[What you are asked to do]
Pick out all lines of the entries that include the word "memory" and copy them.
** Task data follows **
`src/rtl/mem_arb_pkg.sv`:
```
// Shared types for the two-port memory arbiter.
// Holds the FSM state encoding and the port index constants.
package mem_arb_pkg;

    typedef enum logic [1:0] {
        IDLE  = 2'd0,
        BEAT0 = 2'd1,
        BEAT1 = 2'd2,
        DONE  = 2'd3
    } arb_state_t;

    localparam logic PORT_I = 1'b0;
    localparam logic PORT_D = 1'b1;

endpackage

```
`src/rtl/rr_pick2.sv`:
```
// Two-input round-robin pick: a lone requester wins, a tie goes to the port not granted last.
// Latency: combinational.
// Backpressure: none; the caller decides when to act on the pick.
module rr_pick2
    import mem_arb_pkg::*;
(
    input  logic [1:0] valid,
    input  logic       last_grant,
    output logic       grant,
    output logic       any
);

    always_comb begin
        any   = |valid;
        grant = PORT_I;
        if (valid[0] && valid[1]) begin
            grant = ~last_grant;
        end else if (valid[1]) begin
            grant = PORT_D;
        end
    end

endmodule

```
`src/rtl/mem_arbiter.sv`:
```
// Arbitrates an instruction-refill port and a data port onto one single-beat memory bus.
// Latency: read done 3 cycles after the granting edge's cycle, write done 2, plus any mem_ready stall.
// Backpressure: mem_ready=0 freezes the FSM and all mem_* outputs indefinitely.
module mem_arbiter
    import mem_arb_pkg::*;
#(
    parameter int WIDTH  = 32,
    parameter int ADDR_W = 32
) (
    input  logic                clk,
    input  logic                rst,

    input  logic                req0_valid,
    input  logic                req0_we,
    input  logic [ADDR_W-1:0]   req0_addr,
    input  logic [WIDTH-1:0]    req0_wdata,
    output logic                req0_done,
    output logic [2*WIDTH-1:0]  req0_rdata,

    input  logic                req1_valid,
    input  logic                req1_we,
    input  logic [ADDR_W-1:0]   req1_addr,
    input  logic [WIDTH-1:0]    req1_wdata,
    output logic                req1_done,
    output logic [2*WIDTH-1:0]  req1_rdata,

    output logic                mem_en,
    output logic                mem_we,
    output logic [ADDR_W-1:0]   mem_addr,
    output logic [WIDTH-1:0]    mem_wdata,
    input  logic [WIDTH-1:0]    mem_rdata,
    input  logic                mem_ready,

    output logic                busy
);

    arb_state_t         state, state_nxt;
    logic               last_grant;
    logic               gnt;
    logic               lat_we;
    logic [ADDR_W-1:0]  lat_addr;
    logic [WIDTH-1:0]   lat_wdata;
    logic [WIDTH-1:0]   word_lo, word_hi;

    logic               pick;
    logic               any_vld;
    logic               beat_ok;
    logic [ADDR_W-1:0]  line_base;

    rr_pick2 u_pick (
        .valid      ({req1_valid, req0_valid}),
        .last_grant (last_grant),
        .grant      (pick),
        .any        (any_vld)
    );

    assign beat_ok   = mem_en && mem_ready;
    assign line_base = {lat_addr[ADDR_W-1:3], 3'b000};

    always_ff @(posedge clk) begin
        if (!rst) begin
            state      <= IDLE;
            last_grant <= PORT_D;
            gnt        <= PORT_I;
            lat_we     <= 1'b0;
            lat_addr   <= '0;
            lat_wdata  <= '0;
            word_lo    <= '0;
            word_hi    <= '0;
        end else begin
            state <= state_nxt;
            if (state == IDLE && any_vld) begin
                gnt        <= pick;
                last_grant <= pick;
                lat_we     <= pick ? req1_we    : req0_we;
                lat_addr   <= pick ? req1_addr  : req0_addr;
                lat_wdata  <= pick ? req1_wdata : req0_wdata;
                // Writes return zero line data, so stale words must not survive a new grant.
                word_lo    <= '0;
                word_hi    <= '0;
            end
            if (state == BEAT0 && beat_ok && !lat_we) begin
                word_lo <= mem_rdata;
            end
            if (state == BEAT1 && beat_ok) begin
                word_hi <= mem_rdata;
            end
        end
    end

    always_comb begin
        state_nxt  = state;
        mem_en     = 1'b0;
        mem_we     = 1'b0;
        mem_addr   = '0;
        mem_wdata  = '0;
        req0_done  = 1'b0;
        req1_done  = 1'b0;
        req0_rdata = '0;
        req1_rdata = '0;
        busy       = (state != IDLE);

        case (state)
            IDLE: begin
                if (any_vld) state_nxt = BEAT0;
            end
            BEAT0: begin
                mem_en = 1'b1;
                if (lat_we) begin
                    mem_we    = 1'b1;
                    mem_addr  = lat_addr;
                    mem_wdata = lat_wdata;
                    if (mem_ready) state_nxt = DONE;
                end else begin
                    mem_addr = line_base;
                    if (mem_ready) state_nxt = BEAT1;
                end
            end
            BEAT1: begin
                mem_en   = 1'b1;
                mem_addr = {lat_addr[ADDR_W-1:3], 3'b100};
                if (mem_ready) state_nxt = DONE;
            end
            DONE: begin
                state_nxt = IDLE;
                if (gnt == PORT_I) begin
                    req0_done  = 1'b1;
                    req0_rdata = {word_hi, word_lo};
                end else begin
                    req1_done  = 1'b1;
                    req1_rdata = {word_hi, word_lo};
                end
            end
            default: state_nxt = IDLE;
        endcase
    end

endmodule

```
** End of Task data **
** Task data follows **
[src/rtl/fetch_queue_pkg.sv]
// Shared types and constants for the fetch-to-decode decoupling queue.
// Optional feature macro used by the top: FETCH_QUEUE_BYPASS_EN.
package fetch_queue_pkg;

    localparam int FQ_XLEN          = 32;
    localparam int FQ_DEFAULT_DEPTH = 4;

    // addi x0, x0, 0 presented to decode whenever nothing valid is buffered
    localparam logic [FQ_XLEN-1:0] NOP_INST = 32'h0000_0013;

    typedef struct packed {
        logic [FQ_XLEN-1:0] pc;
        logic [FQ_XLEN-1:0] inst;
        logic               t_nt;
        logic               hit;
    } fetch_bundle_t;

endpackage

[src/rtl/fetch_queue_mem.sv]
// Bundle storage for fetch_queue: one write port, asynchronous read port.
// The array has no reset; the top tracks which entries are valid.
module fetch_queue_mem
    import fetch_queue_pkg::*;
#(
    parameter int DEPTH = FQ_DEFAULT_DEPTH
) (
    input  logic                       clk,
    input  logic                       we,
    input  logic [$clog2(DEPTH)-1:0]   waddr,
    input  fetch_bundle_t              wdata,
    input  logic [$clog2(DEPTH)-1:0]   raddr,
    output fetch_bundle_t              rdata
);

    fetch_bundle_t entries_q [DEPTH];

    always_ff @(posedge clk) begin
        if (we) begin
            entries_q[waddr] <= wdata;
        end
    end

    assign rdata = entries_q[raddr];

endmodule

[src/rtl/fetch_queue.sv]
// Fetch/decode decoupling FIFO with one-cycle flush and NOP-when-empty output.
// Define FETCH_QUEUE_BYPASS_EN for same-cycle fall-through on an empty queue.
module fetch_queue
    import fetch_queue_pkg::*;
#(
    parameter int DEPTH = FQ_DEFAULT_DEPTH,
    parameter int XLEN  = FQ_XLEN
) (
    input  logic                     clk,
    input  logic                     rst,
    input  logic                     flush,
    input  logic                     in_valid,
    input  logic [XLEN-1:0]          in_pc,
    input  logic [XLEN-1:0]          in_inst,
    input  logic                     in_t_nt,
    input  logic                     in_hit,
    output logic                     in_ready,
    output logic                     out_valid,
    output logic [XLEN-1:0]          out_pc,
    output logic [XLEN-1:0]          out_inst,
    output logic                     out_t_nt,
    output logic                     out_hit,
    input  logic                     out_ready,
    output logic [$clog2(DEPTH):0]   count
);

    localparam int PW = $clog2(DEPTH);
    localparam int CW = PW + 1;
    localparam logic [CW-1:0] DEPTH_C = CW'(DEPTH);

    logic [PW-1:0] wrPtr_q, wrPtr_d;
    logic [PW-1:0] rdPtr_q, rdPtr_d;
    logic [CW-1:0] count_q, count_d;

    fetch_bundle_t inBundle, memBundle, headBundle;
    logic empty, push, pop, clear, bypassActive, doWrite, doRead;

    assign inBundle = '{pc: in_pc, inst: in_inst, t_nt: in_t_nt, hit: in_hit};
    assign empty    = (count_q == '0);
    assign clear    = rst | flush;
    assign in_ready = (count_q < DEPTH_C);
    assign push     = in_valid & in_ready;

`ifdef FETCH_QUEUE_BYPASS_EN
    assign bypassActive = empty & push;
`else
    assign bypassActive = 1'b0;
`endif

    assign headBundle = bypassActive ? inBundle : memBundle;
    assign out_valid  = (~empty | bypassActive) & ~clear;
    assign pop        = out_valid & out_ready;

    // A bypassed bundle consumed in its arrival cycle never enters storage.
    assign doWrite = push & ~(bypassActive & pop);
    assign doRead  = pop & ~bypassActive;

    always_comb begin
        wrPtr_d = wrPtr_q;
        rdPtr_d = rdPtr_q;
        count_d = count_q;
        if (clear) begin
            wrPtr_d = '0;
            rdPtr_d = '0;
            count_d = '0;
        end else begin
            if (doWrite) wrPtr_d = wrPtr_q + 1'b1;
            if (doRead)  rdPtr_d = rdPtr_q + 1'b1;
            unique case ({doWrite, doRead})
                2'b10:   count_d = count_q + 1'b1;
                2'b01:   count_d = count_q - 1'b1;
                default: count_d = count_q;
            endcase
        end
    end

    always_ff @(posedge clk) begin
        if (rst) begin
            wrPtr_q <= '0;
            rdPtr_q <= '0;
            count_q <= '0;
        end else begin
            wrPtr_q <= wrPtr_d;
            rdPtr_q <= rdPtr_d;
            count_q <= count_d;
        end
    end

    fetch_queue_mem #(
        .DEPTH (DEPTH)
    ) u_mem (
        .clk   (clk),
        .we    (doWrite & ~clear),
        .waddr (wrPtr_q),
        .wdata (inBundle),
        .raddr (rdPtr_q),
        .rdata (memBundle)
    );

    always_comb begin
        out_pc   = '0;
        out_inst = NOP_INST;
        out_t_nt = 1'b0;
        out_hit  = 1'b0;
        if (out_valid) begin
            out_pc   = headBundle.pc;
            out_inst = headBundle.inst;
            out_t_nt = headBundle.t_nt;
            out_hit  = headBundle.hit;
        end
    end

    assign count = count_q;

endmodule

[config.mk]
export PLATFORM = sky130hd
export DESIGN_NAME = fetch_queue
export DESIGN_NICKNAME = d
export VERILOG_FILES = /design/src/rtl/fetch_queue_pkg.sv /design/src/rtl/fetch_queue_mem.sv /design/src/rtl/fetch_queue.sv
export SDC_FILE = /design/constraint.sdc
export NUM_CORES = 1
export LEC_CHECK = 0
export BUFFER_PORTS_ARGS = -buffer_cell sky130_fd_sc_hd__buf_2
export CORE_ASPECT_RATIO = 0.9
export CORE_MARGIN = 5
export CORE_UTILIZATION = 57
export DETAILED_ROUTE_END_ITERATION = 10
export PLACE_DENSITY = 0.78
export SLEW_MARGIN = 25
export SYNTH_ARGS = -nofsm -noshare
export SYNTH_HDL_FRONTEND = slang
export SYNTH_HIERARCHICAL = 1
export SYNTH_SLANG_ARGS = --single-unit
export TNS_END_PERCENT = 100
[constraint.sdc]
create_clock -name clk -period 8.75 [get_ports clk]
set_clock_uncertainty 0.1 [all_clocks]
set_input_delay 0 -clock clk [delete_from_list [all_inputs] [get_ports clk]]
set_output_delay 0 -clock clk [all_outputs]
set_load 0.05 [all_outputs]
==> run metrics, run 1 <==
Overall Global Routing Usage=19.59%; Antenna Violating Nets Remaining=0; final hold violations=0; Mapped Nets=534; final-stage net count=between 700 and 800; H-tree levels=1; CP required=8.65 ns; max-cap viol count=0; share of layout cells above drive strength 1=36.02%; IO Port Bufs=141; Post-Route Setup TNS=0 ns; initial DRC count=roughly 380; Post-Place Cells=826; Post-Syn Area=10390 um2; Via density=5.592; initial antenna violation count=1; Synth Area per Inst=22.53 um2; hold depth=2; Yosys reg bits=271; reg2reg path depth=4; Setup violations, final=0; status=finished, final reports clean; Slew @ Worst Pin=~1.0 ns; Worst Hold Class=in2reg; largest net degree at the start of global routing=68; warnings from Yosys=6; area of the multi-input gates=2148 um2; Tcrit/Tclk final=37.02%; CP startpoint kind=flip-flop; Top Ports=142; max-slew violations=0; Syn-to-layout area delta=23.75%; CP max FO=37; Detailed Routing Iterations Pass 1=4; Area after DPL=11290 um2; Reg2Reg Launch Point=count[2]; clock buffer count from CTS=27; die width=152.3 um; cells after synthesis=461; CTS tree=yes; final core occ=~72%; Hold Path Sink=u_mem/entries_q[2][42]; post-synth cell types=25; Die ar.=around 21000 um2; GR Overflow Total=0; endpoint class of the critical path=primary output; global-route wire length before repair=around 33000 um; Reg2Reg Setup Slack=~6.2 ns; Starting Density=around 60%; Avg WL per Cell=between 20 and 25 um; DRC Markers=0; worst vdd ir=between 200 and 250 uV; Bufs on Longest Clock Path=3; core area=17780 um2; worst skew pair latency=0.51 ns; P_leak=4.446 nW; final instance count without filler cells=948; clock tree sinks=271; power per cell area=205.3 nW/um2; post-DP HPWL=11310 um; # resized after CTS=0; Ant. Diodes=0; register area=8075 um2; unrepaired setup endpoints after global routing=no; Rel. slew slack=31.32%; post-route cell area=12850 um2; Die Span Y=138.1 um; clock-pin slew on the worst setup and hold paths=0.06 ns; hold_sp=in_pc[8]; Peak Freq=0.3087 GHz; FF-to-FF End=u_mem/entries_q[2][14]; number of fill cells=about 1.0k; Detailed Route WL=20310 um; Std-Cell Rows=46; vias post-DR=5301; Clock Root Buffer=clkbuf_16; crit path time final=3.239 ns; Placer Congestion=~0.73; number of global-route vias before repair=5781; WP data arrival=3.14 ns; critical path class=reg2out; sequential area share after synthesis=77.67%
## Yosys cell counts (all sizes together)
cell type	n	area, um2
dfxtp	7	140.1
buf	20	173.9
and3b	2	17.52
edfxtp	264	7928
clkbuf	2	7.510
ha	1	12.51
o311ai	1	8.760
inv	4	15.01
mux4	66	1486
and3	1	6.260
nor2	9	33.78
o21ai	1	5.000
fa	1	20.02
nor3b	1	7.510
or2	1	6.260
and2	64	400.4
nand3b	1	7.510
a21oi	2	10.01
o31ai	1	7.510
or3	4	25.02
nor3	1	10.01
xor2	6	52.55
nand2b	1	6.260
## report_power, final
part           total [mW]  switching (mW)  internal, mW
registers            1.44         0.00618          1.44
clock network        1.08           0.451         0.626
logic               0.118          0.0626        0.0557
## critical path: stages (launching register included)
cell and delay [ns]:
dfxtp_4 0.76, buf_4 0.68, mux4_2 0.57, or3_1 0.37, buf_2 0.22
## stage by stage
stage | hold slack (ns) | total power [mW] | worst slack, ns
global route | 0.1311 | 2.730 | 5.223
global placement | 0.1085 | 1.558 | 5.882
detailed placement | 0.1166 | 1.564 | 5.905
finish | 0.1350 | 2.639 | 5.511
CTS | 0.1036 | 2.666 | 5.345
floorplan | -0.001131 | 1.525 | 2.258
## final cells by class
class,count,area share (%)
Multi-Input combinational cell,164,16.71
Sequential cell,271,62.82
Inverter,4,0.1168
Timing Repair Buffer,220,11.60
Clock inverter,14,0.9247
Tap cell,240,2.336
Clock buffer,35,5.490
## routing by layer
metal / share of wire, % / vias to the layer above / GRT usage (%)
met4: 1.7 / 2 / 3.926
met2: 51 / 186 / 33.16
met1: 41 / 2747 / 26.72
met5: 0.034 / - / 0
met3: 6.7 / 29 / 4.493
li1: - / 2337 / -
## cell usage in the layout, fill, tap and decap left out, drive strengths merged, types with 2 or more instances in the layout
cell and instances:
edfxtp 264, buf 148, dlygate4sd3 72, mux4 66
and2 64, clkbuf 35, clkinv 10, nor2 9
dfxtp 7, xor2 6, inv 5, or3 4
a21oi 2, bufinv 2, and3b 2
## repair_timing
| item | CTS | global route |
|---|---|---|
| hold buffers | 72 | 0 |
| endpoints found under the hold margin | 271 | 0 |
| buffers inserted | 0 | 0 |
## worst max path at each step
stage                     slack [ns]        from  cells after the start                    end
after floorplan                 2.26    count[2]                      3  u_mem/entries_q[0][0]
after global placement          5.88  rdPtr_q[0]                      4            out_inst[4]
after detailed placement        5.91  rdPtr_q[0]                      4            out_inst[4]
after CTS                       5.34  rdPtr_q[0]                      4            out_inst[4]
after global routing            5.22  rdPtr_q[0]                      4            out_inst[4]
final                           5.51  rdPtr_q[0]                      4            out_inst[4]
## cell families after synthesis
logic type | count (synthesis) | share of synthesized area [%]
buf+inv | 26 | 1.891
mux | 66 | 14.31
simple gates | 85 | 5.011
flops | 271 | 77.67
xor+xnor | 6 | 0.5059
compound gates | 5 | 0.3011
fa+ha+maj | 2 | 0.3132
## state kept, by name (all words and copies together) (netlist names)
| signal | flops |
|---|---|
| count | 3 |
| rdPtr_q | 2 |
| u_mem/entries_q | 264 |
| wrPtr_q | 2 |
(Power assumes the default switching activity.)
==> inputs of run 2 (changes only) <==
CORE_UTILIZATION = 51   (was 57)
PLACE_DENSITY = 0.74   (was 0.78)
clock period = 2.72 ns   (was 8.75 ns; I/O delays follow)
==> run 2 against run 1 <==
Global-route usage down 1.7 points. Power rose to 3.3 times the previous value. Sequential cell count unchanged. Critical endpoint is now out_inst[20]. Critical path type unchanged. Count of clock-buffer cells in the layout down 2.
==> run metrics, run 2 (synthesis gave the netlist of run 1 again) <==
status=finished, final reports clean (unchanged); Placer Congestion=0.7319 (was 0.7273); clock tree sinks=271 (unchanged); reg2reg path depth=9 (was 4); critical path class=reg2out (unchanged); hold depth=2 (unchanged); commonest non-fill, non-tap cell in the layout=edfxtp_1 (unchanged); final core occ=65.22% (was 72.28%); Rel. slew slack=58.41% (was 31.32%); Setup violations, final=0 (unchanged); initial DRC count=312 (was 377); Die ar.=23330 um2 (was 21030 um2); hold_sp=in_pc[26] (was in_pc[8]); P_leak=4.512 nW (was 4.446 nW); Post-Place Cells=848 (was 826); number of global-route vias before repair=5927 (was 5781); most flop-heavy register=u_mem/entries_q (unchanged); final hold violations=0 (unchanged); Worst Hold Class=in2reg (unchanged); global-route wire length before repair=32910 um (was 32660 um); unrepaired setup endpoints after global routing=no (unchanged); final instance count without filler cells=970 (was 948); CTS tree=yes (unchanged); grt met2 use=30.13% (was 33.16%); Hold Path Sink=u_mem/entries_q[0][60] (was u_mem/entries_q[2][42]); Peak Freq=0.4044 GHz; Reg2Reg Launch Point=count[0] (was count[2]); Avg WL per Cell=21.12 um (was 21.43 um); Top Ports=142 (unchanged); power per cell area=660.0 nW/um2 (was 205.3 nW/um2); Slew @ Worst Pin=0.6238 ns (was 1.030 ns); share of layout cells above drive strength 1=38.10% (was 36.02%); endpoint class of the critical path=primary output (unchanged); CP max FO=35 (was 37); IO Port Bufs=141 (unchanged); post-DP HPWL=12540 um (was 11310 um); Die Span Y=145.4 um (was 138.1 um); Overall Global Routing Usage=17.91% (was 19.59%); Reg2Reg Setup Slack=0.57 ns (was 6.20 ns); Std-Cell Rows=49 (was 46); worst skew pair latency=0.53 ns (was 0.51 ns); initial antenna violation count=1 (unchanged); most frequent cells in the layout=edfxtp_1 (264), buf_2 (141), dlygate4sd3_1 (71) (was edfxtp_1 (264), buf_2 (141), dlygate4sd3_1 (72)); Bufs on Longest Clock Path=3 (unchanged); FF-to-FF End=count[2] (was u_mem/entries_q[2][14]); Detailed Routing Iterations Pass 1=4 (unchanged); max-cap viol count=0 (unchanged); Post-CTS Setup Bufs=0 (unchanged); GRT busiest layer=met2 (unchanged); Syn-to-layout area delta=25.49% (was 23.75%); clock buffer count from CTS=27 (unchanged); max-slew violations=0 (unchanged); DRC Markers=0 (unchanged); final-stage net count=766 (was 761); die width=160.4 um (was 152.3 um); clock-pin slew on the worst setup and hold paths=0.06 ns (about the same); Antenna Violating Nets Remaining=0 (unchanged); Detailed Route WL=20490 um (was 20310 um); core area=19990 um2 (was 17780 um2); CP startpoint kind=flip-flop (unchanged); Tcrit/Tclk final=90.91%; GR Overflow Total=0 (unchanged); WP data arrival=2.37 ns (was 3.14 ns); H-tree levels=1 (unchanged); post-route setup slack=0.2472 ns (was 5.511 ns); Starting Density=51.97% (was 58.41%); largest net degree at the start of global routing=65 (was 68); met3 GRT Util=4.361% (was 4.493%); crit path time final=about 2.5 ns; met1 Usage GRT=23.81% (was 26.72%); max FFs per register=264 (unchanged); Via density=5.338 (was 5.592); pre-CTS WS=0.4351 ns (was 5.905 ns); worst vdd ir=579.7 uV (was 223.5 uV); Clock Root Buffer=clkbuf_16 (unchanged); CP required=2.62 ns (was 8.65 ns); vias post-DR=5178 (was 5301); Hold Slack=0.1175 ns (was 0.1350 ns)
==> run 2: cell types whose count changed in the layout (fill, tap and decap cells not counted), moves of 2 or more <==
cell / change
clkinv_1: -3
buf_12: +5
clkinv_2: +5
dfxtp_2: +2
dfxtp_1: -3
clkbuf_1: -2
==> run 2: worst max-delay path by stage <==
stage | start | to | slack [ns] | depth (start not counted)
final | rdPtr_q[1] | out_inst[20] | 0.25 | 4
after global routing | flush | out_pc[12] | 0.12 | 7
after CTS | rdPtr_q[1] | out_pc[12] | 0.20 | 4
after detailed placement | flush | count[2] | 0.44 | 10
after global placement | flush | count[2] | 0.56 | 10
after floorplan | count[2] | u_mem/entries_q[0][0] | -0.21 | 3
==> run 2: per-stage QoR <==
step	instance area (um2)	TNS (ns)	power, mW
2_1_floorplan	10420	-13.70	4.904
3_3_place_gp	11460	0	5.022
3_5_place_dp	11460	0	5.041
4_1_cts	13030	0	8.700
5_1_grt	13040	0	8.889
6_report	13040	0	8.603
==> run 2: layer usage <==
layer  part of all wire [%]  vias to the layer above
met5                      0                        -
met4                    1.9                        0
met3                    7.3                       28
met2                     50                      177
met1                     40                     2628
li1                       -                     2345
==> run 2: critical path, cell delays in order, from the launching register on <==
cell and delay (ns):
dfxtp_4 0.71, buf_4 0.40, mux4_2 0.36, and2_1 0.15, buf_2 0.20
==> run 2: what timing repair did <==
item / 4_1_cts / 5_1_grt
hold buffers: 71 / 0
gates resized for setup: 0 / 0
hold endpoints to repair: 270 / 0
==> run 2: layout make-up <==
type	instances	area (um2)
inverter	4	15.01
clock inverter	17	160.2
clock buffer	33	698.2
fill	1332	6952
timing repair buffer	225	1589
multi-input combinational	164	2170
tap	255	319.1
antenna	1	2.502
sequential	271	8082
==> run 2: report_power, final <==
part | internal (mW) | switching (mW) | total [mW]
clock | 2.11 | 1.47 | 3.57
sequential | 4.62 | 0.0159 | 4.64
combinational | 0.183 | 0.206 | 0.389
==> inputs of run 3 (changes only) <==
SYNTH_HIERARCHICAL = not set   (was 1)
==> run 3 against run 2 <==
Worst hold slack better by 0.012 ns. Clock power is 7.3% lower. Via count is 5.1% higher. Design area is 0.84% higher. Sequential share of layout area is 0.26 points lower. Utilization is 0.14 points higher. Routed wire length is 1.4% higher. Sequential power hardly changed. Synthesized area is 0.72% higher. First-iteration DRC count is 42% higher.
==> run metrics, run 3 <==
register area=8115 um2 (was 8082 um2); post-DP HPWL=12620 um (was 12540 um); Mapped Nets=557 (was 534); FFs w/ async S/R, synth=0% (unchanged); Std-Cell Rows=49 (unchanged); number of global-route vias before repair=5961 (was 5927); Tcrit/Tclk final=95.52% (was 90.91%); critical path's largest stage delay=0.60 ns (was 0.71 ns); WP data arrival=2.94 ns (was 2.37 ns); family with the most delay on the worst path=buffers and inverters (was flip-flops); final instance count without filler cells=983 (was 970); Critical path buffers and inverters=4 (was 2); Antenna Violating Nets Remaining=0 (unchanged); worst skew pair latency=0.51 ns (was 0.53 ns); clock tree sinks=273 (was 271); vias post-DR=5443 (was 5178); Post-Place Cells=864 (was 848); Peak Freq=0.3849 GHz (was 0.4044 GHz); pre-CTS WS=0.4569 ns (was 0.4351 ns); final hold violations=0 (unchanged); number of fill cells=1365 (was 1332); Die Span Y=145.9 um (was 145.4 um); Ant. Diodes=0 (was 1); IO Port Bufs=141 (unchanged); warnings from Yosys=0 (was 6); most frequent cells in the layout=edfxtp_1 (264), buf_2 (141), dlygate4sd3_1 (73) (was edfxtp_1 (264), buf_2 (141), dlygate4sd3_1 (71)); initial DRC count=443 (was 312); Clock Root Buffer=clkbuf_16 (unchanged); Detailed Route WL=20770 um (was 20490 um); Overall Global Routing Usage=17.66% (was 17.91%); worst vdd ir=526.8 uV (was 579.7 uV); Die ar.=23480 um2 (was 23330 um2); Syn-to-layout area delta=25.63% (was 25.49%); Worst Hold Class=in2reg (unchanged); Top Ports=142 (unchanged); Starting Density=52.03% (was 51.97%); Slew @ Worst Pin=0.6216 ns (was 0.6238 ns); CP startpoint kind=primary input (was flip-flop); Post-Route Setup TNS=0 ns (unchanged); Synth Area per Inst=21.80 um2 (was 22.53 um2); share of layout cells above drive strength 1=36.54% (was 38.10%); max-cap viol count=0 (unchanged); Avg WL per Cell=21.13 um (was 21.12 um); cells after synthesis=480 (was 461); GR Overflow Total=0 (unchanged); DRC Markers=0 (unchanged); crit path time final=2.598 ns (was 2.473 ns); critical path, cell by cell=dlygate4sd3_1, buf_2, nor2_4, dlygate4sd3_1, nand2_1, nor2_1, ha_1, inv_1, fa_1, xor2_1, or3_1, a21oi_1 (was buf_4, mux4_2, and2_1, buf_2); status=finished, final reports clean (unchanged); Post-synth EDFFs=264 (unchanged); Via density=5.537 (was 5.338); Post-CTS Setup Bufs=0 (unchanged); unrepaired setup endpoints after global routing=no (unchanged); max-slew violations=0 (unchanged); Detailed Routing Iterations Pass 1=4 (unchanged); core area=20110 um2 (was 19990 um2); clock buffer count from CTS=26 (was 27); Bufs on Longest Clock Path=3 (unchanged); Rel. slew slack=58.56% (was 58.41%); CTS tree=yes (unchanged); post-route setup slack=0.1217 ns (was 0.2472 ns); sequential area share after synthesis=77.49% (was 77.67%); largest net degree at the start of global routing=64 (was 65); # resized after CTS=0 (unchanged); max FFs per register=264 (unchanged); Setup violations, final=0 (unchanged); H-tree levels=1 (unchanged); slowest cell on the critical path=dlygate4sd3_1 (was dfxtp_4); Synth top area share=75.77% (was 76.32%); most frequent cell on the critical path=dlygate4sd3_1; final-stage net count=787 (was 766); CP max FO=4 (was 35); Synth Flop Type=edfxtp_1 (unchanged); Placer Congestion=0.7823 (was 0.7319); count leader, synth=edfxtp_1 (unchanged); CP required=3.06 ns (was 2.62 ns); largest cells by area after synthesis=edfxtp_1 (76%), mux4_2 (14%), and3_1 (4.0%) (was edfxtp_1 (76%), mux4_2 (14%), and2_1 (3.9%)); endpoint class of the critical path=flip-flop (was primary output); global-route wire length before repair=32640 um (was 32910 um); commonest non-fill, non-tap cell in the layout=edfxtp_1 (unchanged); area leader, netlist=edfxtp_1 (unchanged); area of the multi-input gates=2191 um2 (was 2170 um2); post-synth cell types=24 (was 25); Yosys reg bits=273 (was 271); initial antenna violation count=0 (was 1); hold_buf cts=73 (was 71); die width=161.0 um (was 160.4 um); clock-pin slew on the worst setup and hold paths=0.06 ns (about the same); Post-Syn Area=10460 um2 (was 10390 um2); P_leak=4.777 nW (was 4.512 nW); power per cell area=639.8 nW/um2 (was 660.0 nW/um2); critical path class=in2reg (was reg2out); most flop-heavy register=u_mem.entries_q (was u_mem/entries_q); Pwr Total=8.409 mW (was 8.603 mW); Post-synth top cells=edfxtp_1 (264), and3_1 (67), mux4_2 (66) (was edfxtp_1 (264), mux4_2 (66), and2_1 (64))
** End of Task data **
[Solution]
// Shared types for the two-port memory arbiter.
// Arbitrates an instruction-refill port and a data port onto one single-beat memory bus.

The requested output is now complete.